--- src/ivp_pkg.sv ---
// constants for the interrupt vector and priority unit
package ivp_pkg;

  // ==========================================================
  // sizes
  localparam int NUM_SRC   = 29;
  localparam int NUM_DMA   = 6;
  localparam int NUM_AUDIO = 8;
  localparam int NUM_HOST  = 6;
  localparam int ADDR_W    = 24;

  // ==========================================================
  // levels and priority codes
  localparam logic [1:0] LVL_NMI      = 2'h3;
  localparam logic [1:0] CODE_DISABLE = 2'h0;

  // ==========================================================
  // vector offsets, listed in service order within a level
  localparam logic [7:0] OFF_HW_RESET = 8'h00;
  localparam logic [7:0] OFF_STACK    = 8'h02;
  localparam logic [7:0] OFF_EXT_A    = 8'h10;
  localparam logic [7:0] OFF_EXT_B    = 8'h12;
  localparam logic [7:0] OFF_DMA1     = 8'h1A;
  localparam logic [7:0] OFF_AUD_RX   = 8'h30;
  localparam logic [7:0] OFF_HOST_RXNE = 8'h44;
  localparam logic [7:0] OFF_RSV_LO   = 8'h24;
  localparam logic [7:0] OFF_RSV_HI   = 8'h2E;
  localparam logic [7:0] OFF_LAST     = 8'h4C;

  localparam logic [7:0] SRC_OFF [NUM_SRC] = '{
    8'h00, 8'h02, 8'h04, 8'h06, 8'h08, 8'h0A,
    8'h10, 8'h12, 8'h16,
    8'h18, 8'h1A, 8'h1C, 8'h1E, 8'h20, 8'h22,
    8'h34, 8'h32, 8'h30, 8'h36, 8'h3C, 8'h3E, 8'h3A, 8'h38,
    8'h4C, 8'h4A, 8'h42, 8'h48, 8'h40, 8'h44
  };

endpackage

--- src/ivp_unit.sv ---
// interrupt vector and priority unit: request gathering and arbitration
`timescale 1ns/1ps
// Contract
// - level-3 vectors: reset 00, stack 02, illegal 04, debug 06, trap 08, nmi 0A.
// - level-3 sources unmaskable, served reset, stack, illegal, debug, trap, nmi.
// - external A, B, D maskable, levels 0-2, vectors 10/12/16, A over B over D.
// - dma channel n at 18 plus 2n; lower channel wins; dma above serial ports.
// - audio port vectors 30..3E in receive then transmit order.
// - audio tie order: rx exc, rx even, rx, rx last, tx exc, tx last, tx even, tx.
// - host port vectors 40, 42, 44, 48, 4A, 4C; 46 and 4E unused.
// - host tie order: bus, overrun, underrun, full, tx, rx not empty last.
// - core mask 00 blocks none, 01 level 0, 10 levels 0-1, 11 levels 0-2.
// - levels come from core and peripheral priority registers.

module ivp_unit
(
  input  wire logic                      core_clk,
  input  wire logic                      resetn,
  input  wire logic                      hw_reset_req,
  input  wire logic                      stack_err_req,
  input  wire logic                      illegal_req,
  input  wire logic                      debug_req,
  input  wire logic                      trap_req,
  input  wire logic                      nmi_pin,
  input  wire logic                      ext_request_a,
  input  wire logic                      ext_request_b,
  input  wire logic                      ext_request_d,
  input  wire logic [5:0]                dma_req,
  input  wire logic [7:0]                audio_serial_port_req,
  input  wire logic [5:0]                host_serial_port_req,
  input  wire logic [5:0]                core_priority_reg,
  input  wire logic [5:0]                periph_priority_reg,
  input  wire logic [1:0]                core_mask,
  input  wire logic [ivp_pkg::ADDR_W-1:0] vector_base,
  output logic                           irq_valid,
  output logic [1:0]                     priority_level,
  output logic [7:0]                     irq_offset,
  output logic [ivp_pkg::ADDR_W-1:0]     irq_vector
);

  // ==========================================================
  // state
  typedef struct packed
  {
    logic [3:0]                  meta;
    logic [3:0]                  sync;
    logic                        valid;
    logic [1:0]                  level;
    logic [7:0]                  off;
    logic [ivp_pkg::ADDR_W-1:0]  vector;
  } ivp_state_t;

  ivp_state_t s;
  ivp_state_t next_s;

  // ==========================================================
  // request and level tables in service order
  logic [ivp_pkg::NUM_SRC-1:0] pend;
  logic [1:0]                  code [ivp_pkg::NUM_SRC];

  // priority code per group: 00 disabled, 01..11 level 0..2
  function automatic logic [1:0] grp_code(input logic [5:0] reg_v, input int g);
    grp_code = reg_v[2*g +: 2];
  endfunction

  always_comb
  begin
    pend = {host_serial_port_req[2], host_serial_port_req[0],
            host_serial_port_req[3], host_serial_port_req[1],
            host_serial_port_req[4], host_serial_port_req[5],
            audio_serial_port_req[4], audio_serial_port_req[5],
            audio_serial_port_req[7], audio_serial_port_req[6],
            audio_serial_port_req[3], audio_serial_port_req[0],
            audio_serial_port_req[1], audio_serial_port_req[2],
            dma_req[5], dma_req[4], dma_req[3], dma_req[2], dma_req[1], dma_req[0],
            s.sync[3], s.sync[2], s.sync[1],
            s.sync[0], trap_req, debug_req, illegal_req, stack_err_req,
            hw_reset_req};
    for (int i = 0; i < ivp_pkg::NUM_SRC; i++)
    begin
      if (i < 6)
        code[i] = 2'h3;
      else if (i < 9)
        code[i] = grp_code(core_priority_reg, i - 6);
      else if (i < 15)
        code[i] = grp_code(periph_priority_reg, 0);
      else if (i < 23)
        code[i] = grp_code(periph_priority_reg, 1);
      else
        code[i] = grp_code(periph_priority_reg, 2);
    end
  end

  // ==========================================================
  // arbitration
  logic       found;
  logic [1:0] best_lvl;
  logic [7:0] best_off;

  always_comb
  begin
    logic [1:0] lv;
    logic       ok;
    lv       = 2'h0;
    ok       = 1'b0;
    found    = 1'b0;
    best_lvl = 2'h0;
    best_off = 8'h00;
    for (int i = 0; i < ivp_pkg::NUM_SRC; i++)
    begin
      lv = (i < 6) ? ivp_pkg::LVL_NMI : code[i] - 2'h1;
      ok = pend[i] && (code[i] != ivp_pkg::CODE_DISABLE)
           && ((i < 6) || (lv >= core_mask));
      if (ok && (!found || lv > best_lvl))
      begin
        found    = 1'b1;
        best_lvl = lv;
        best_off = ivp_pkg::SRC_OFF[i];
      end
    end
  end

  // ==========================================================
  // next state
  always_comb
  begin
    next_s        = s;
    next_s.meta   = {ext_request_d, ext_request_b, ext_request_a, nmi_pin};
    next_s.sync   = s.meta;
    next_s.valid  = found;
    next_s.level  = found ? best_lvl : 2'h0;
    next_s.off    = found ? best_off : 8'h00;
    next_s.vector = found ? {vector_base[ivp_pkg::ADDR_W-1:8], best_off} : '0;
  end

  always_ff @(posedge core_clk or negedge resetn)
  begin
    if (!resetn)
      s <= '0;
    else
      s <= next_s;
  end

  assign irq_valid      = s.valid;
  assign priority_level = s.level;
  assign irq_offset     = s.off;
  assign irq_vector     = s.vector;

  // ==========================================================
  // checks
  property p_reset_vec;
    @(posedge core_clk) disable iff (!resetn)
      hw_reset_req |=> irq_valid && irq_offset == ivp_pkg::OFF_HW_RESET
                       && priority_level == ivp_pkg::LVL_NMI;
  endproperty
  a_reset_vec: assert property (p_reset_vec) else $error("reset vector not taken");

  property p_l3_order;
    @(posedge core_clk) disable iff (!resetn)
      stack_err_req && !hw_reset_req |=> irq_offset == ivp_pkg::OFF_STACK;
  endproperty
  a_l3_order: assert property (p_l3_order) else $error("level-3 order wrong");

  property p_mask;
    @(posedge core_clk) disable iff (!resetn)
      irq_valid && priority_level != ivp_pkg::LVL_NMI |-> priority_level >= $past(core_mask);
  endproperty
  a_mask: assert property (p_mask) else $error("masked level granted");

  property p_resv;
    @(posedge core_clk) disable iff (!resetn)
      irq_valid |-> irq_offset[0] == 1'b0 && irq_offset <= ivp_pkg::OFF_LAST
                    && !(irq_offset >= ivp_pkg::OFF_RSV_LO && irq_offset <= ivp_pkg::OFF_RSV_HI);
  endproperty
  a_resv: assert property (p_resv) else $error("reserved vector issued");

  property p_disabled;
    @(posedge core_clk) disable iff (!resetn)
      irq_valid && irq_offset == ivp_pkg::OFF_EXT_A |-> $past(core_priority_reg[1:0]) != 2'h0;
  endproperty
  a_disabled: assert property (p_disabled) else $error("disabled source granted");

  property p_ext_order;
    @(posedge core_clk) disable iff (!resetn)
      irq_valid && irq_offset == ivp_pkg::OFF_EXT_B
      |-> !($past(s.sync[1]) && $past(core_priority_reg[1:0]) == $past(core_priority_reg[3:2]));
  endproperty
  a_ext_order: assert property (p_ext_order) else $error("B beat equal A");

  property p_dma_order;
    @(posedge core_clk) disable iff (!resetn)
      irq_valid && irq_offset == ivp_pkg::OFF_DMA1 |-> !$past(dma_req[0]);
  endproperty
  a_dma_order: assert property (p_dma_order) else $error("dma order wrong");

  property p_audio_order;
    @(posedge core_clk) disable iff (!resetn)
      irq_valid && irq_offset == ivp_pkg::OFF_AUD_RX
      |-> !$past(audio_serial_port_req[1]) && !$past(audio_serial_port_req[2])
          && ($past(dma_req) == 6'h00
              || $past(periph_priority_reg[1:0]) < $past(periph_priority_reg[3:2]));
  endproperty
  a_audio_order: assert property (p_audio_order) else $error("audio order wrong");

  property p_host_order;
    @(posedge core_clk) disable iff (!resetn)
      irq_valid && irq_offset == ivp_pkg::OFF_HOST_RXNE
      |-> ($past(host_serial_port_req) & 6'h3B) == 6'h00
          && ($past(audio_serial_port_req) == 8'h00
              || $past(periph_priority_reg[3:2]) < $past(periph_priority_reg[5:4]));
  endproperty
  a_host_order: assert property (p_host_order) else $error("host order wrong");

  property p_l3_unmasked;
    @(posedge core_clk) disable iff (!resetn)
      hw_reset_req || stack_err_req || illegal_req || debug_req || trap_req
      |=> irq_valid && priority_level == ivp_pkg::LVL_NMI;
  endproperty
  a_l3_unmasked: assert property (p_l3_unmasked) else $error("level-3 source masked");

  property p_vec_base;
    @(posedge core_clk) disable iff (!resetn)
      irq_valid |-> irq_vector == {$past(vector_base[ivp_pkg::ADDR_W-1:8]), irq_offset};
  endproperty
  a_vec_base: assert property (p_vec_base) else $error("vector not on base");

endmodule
◇ ◇ ◇ ◇ ◇
All lines from the opening of the records through the line where "and 4E unused." occurs are to be output verbatim. No other line belongs in the answer.

== Response ==
--- src/ivp_pkg.sv ---
// constants for the interrupt vector and priority unit
package ivp_pkg;

  // ==========================================================
  // sizes
  localparam int NUM_SRC   = 29;
  localparam int NUM_DMA   = 6;
  localparam int NUM_AUDIO = 8;
  localparam int NUM_HOST  = 6;
  localparam int ADDR_W    = 24;

  // ==========================================================
  // levels and priority codes
  localparam logic [1:0] LVL_NMI      = 2'h3;
  localparam logic [1:0] CODE_DISABLE = 2'h0;

  // ==========================================================
  // vector offsets, listed in service order within a level
  localparam logic [7:0] OFF_HW_RESET = 8'h00;
  localparam logic [7:0] OFF_STACK    = 8'h02;
  localparam logic [7:0] OFF_EXT_A    = 8'h10;
  localparam logic [7:0] OFF_EXT_B    = 8'h12;
  localparam logic [7:0] OFF_DMA1     = 8'h1A;
  localparam logic [7:0] OFF_AUD_RX   = 8'h30;
  localparam logic [7:0] OFF_HOST_RXNE = 8'h44;
  localparam logic [7:0] OFF_RSV_LO   = 8'h24;
  localparam logic [7:0] OFF_RSV_HI   = 8'h2E;
  localparam logic [7:0] OFF_LAST     = 8'h4C;

  localparam logic [7:0] SRC_OFF [NUM_SRC] = '{
    8'h00, 8'h02, 8'h04, 8'h06, 8'h08, 8'h0A,
    8'h10, 8'h12, 8'h16,
    8'h18, 8'h1A, 8'h1C, 8'h1E, 8'h20, 8'h22,
    8'h34, 8'h32, 8'h30, 8'h36, 8'h3C, 8'h3E, 8'h3A, 8'h38,
    8'h4C, 8'h4A, 8'h42, 8'h48, 8'h40, 8'h44
  };

endpackage

--- src/ivp_unit.sv ---
// interrupt vector and priority unit: request gathering and arbitration
`timescale 1ns/1ps
// Contract
// - level-3 vectors: reset 00, stack 02, illegal 04, debug 06, trap 08, nmi 0A.
// - level-3 sources unmaskable, served reset, stack, illegal, debug, trap, nmi.
// - external A, B, D maskable, levels 0-2, vectors 10/12/16, A over B over D.
// - dma channel n at 18 plus 2n; lower channel wins; dma above serial ports.
// - audio port vectors 30..3E in receive then transmit order.
// - audio tie order: rx exc, rx even, rx, rx last, tx exc, tx last, tx even, tx.
// - host port vectors 40, 42, 44, 48, 4A, 4C; 46 and 4E unused.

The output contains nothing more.